TASK ITEM:
Restate verbatim the span of lines below between the line with "export SDC_FILE = /design/constraint.sdc" and the line with "localparam int TW", including those two lines, and only that span.
(DATASET EXCERPTS)
$ cat config.mk
export PLATFORM = sky130hd
export DESIGN_NAME = jump_ctrl
export DESIGN_NICKNAME = d
export VERILOG_FILES = /design/src/rtl/jump_ctrl.sv
export SDC_FILE = /design/constraint.sdc
export NUM_CORES = 1
export LEC_CHECK = 0
export ABC_AREA = 0
export CAP_MARGIN = 20
export CORE_MARGIN = 2
export CORE_UTILIZATION = 45
export CTS_CLUSTER_DIAMETER = 100
export DETAILED_ROUTE_END_ITERATION = 8
export GPL_TIMING_DRIVEN = 1
export PLACE_DENSITY = 0.65
export SETUP_SLACK_MARGIN = 0.02
export SLEW_MARGIN = 10
export SYNTH_ARGS = -nofsm -noshare
export SYNTH_HDL_FRONTEND = slang
export SYNTH_SLANG_ARGS = --single-unit
$ cat constraint.sdc
create_clock -name sys_clk -period 2.3 [get_ports sys_clk]
set_input_delay 0.46 -clock sys_clk [delete_from_list [all_inputs] [get_ports sys_clk]]
set_output_delay 0.46 -clock sys_clk [all_outputs]
set_load 0.02 [all_outputs]
$ cat src/rtl/jump_ctrl.sv
// rtl/jump_ctrl.sv - button conditioner and jump-charge controller
// Sync + debounce raw buttons, walk direction, and hold-time to launch-power conversion.
module jump_ctrl #(
   parameter int DEBOUNCE_CYC   = 4,
   parameter int TICK_DIV       = 10,
   parameter int CHARGE_TICKS   = 2,
   parameter int MAX_POWER      = 15,
   parameter int LAUNCH_TIMEOUT = 4
) (
   input  logic       sys_clk,
   input  logic       sys_rst_n,
   input  logic       left_btn,
   input  logic       right_btn,
   input  logic       jump_btn,
   input  logic       on_ground,
   output logic [1:0] move_dir,
   output logic       jump_req,
   output logic [3:0] jump_power,
   output logic [1:0] jump_dir,
   output logic       charging
);

   localparam int DW = $clog2(DEBOUNCE_CYC + 1);
   localparam int TW = (TICK_DIV > 1) ? $clog2(TICK_DIV) : 1;
   localparam int SW = (CHARGE_TICKS > 1) ? $clog2(CHARGE_TICKS) : 1;
   localparam int OW = (LAUNCH_TIMEOUT > 1) ? $clog2(LAUNCH_TIMEOUT) : 1;

   typedef enum logic [1:0] {IDLE, CHARGE, RELEASE, AIR} state_t;

   // bit 0 = left, bit 1 = right, bit 2 = jump
   logic [2:0]    raw;
   logic [2:0]    sync1;
   logic [2:0]    sync2;
   logic [2:0]    db;
   logic [DW-1:0] db_cnt [3];

   assign raw = {jump_btn, right_btn, left_btn};

   always_ff @(posedge sys_clk or negedge sys_rst_n) begin
      if (!sys_rst_n) begin
         sync1 <= '0;
         sync2 <= '0;
         db    <= '0;
         for (int i = 0; i < 3; i++) db_cnt[i] <= '0;
      end else begin
         sync1 <= raw;
         sync2 <= sync1;
         for (int i = 0; i < 3; i++) begin
            if (sync2[i] == db[i]) begin
               db_cnt[i] <= '0;
            end else if (db_cnt[i] == DW'(DEBOUNCE_CYC - 1)) begin
               db[i]     <= ~db[i];
               db_cnt[i] <= '0;
            end else begin
               db_cnt[i] <= db_cnt[i] + DW'(1);
            end
         end
      end
   end

   logic [1:0] dec;
   assign dec = (db[0] && !db[1]) ? 2'b10 :
                (db[1] && !db[0]) ? 2'b01 : 2'b00;

   state_t        state, state_n;
   logic          jmp_prev;
   logic          rise, fall;
   logic [TW-1:0] tick_cnt;
   logic          tick, tick_clr;
   logic [SW-1:0] step, step_n;
   logic [OW-1:0] to_cnt, to_n;
   logic          seen_low, seen_n;
   logic [3:0]    power_n;
   logic [1:0]    dir_n, move_n;

   assign rise     = db[2] && !jmp_prev;
   assign fall     = !db[2] && jmp_prev;
   assign tick     = (tick_cnt == TW'(TICK_DIV - 1));
   assign jump_req = (state == RELEASE);
   assign charging = (state == CHARGE);

   always_ff @(posedge sys_clk or negedge sys_rst_n) begin
      if (!sys_rst_n) begin
         state      <= IDLE;
         jmp_prev   <= 1'b0;
         tick_cnt   <= '0;
         step       <= '0;
         to_cnt     <= '0;
         seen_low   <= 1'b0;
         jump_power <= 4'd0;
         jump_dir   <= 2'b00;
         move_dir   <= 2'b00;
      end else begin
         state      <= state_n;
         jmp_prev   <= db[2];
         tick_cnt   <= (tick_clr || tick) ? '0 : tick_cnt + TW'(1);
         step       <= step_n;
         to_cnt     <= to_n;
         seen_low   <= seen_n;
         jump_power <= power_n;
         jump_dir   <= dir_n;
         move_dir   <= move_n;
      end
   end

   always_comb begin
      state_n  = state;
      step_n   = step;
      to_n     = to_cnt;
      seen_n   = seen_low;
      power_n  = jump_power;
      dir_n    = jump_dir;
      move_n   = 2'b00;
      tick_clr = 1'b0;
      case (state)
         IDLE: begin
            move_n = on_ground ? dec : 2'b00;
            if (rise && on_ground) begin
               state_n  = CHARGE;
               power_n  = 4'd1;
               step_n   = '0;
               dir_n    = dec;
               tick_clr = 1'b1;
            end
         end
         CHARGE: begin
            dir_n = dec;
            if (tick) begin
               if (step == SW'(CHARGE_TICKS - 1)) begin
                  step_n = '0;
                  if (jump_power < 4'(MAX_POWER)) power_n = jump_power + 4'd1;
               end else begin
                  step_n = step + SW'(1);
               end
            end
            // losing the ground cancels the charge even if the button falls in the same cycle
            if (!on_ground) begin
               state_n = IDLE;
               power_n = 4'd0;
               dir_n   = 2'b00;
            end else if (fall) begin
               state_n = RELEASE;
            end
         end
         RELEASE: begin
            state_n = AIR;
            to_n    = '0;
            seen_n  = 1'b0;
         end
         AIR: begin
            if (seen_low) begin
               if (on_ground) state_n = IDLE;
            end else if (!on_ground) begin
               seen_n = 1'b1;
            end else if (tick) begin
               if (to_cnt == OW'(LAUNCH_TIMEOUT - 1)) state_n = IDLE;
               else to_n = to_cnt + OW'(1);
            end
         end
         default: state_n = IDLE;
      endcase
   end

endmodule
(End DATASET EXCERPTS)
SOLUTION TO THIS TASK:
export SDC_FILE = /design/constraint.sdc
export NUM_CORES = 1
export LEC_CHECK = 0
export ABC_AREA = 0
export CAP_MARGIN = 20
export CORE_MARGIN = 2
export CORE_UTILIZATION = 45
export CTS_CLUSTER_DIAMETER = 100
export DETAILED_ROUTE_END_ITERATION = 8
export GPL_TIMING_DRIVEN = 1
export PLACE_DENSITY = 0.65
export SETUP_SLACK_MARGIN = 0.02
export SLEW_MARGIN = 10
export SYNTH_ARGS = -nofsm -noshare
export SYNTH_HDL_FRONTEND = slang
export SYNTH_SLANG_ARGS = --single-unit
$ cat constraint.sdc
create_clock -name sys_clk -period 2.3 [get_ports sys_clk]
set_input_delay 0.46 -clock sys_clk [delete_from_list [all_inputs] [get_ports sys_clk]]
set_output_delay 0.46 -clock sys_clk [all_outputs]
set_load 0.02 [all_outputs]
$ cat src/rtl/jump_ctrl.sv
// rtl/jump_ctrl.sv - button conditioner and jump-charge controller
// Sync + debounce raw buttons, walk direction, and hold-time to launch-power conversion.
module jump_ctrl #(
   parameter int DEBOUNCE_CYC   = 4,
   parameter int TICK_DIV       = 10,
   parameter int CHARGE_TICKS   = 2,
   parameter int MAX_POWER      = 15,
   parameter int LAUNCH_TIMEOUT = 4
) (
   input  logic       sys_clk,
   input  logic       sys_rst_n,
   input  logic       left_btn,
   input  logic       right_btn,
   input  logic       jump_btn,
   input  logic       on_ground,
   output logic [1:0] move_dir,
   output logic       jump_req,
   output logic [3:0] jump_power,
   output logic [1:0] jump_dir,
   output logic       charging
);

   localparam int DW = $clog2(DEBOUNCE_CYC + 1);
   localparam int TW = (TICK_DIV > 1) ? $clog2(TICK_DIV) : 1;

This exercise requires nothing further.